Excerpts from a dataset
########################################

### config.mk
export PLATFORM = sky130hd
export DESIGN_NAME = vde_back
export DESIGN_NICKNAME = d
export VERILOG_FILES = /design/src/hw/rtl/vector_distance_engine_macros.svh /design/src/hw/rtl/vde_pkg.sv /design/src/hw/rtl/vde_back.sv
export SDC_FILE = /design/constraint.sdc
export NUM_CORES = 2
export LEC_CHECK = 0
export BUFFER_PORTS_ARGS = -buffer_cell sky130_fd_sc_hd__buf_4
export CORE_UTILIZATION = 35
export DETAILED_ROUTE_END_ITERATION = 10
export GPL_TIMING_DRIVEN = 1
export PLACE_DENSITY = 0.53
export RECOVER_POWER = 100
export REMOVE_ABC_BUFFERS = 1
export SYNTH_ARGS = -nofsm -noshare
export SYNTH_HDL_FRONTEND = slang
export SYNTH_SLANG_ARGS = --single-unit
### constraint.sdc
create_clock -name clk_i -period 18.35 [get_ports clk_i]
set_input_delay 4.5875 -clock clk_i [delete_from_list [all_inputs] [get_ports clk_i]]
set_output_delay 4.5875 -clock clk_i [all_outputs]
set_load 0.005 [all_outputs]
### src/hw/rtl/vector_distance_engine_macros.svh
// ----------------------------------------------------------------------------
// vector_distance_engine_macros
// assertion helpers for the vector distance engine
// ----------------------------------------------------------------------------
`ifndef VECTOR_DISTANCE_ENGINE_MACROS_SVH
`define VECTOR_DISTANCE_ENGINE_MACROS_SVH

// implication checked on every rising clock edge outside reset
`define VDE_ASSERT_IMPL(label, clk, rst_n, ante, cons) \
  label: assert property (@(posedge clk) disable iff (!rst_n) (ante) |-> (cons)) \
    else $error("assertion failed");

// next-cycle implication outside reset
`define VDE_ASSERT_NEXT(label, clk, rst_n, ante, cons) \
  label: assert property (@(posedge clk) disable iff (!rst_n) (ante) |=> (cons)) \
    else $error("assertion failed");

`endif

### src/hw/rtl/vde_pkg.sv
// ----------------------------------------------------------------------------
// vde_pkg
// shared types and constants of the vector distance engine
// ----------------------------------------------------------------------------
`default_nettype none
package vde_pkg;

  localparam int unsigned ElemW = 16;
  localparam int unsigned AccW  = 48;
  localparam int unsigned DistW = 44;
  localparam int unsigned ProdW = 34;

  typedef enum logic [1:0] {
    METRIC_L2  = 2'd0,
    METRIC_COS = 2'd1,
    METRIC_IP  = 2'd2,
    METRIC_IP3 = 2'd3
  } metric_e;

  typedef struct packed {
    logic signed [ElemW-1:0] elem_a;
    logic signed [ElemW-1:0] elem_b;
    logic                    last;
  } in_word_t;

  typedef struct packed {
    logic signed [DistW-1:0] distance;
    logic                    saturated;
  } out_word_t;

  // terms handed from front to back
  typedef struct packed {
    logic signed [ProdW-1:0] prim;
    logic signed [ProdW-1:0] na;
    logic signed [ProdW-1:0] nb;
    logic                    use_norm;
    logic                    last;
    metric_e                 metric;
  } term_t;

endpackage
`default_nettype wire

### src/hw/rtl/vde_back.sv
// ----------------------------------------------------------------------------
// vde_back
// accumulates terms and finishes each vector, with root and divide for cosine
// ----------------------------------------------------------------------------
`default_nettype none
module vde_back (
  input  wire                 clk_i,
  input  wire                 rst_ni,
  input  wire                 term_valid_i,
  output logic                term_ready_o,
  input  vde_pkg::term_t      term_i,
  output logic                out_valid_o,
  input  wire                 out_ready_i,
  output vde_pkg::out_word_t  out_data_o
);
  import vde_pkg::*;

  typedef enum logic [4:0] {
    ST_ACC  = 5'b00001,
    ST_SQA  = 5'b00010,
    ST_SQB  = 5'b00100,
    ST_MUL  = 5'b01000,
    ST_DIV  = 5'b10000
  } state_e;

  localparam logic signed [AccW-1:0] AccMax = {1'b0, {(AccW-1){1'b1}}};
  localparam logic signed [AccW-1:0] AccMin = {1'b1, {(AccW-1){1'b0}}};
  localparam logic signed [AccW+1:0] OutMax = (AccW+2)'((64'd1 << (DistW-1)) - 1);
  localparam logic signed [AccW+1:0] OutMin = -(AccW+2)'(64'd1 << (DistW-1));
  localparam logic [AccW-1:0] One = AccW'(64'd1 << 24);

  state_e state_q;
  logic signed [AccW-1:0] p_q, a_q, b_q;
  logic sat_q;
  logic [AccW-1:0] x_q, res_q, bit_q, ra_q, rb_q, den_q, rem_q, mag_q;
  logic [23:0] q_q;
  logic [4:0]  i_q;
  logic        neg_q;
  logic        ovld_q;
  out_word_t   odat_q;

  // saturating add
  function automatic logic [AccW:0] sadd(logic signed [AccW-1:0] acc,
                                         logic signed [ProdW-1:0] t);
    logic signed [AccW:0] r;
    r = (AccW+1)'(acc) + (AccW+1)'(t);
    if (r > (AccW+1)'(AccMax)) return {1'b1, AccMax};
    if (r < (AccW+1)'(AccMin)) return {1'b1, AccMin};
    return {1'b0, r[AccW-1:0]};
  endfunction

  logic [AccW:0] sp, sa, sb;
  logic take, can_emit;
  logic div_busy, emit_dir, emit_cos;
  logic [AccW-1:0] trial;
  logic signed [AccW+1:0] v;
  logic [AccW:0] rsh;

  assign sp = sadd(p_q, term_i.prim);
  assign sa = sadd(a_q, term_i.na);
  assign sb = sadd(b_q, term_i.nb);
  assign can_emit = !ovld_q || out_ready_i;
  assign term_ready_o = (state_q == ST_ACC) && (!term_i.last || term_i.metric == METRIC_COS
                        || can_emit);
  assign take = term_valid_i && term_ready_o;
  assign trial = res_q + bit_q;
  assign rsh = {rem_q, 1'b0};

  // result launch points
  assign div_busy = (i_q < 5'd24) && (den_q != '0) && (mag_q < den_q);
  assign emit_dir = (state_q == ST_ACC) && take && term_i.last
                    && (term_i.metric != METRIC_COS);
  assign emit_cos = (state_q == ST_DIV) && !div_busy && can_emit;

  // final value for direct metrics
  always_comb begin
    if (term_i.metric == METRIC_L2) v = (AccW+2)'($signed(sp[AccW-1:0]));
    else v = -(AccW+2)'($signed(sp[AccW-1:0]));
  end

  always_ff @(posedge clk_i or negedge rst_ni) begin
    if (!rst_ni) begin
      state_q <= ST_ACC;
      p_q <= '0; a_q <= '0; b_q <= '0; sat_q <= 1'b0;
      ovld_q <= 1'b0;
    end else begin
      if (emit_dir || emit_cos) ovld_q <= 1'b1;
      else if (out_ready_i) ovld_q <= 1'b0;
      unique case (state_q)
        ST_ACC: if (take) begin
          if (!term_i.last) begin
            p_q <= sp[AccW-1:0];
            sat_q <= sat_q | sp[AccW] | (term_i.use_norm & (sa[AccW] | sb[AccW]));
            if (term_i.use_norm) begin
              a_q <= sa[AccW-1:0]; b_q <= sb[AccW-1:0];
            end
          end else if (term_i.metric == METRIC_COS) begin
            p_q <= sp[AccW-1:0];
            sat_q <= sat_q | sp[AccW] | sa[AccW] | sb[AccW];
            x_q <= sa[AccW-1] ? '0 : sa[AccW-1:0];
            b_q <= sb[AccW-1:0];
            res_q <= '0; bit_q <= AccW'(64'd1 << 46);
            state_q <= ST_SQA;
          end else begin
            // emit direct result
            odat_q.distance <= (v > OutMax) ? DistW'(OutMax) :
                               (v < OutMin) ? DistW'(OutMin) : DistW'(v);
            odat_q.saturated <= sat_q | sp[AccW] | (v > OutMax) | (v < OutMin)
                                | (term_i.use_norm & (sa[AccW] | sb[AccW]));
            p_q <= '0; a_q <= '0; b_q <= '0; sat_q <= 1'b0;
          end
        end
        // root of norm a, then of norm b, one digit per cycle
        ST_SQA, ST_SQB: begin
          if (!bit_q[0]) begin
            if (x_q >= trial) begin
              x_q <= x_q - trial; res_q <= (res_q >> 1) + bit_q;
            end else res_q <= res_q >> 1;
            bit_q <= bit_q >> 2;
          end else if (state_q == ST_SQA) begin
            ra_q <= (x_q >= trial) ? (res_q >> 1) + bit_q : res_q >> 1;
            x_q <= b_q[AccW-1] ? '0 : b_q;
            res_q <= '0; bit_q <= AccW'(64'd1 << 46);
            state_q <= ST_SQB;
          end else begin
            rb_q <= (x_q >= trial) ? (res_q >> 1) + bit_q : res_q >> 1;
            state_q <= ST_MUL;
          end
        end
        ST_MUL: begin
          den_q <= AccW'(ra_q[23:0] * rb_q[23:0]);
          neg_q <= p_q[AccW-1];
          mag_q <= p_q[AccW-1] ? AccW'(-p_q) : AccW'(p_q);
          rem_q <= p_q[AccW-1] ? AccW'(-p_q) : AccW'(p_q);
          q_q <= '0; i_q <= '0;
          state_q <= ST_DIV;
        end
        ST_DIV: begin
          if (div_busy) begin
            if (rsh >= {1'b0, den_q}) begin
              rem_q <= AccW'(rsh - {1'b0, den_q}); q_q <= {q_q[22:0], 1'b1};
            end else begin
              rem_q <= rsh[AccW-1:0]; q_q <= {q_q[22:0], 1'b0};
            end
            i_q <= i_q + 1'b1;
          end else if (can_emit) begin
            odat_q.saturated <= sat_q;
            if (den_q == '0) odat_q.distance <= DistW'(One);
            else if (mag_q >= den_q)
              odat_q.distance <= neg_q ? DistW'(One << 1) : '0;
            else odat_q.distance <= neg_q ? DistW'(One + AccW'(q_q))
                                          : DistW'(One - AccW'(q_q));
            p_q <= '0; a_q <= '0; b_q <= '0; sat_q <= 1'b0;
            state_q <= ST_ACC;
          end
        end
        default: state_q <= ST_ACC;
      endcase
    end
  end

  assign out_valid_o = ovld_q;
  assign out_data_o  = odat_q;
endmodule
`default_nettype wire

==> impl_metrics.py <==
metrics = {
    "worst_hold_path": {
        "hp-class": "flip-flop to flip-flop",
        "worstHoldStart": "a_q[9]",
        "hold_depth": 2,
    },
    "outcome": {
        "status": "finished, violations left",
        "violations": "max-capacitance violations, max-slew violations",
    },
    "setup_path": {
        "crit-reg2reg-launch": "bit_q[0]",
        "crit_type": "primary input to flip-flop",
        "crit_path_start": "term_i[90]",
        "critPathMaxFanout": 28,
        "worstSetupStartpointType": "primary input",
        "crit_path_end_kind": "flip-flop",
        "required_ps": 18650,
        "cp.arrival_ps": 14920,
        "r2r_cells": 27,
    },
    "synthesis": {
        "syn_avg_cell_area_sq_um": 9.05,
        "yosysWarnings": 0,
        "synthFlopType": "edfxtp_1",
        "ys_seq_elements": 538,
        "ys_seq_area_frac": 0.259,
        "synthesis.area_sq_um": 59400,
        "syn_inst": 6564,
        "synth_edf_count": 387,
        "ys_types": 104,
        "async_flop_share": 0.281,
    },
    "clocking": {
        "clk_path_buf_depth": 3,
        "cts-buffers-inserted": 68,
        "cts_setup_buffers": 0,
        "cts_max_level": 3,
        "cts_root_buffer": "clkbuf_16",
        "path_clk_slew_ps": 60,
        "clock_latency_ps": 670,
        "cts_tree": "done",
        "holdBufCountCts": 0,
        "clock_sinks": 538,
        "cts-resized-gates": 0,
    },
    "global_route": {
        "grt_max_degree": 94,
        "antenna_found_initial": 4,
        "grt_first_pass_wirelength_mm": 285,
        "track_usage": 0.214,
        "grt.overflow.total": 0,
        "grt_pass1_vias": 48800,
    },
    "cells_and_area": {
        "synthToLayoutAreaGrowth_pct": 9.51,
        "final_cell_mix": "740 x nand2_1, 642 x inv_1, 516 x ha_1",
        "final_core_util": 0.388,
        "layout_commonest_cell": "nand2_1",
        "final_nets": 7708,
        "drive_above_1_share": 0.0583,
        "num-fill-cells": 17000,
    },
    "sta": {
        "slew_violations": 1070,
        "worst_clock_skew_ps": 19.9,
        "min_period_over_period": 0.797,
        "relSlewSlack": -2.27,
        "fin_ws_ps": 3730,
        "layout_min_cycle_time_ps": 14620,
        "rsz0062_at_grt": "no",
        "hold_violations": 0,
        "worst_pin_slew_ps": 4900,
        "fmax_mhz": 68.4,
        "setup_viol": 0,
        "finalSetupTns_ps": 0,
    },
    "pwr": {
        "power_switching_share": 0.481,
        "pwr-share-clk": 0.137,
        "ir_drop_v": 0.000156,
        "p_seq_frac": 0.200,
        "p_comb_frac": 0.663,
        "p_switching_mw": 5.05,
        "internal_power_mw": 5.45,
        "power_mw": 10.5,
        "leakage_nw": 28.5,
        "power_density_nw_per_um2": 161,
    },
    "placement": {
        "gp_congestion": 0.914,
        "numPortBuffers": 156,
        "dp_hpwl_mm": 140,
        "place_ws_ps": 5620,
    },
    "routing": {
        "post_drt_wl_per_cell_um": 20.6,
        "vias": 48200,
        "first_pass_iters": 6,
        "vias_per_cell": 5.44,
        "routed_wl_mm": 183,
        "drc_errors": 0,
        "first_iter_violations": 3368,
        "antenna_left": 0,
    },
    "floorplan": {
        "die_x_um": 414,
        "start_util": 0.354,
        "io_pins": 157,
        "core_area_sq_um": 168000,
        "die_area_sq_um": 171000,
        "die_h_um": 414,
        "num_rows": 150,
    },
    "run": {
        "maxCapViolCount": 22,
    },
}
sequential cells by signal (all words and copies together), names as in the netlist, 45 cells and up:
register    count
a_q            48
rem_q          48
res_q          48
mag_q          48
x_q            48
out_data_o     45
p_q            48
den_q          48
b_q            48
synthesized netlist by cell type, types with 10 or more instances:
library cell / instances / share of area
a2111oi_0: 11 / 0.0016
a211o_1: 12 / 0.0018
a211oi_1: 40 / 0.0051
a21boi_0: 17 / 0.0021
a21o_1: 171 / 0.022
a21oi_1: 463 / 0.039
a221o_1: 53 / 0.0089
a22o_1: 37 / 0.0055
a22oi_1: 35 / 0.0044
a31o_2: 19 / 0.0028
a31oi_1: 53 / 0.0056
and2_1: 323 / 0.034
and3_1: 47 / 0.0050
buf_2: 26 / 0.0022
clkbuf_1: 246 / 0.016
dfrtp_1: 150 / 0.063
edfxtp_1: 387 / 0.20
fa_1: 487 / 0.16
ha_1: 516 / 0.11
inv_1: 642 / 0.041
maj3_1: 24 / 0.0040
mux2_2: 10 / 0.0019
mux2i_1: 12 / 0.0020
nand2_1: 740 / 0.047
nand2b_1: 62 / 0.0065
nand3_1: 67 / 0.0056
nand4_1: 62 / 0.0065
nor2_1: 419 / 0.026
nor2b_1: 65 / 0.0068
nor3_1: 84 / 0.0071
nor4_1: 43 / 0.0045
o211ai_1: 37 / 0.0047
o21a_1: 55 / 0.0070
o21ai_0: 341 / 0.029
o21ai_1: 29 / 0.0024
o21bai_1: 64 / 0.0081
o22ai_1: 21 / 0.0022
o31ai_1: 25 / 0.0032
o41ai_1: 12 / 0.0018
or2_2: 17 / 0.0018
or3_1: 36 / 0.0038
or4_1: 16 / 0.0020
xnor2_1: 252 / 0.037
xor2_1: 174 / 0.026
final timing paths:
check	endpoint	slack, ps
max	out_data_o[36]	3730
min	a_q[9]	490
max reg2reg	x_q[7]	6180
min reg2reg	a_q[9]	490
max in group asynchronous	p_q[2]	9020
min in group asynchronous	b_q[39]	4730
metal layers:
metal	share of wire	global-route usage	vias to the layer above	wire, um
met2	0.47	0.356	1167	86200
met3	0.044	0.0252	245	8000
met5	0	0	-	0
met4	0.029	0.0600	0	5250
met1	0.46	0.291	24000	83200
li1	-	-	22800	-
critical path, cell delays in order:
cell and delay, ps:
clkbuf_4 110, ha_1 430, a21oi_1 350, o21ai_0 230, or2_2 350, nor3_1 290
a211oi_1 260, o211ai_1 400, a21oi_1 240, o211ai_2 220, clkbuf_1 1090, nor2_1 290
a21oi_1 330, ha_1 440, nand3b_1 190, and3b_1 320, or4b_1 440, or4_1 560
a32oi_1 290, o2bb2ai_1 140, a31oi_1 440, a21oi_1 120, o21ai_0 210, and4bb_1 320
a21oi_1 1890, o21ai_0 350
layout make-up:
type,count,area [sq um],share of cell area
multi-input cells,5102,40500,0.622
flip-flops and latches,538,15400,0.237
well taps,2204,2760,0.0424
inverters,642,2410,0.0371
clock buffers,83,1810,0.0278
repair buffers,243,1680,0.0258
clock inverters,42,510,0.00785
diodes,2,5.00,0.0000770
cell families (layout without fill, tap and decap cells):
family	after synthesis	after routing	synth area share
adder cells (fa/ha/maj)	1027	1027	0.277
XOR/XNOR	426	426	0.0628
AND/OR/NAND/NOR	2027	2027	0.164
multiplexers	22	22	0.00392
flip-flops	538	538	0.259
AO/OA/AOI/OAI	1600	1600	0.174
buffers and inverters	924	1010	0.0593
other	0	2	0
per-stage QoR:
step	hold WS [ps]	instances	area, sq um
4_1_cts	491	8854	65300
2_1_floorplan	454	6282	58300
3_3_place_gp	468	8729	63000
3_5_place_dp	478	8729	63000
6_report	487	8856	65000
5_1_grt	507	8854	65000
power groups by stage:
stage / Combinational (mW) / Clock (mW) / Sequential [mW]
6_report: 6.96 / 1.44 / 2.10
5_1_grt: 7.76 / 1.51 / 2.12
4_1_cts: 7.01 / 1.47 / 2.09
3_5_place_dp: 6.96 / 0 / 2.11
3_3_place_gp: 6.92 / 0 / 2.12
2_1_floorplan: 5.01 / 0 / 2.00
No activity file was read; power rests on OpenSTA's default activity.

########################################

**PROBLEM REQUIREMENTS**
Would you please return all lines of the data that include the word "last"?

**PROBLEM SOLUTION**
    logic                    last;
    logic                    last;
  assign term_ready_o = (state_q == ST_ACC) && (!term_i.last || term_i.metric == METRIC_COS
  assign emit_dir = (state_q == ST_ACC) && take && term_i.last
          if (!term_i.last) begin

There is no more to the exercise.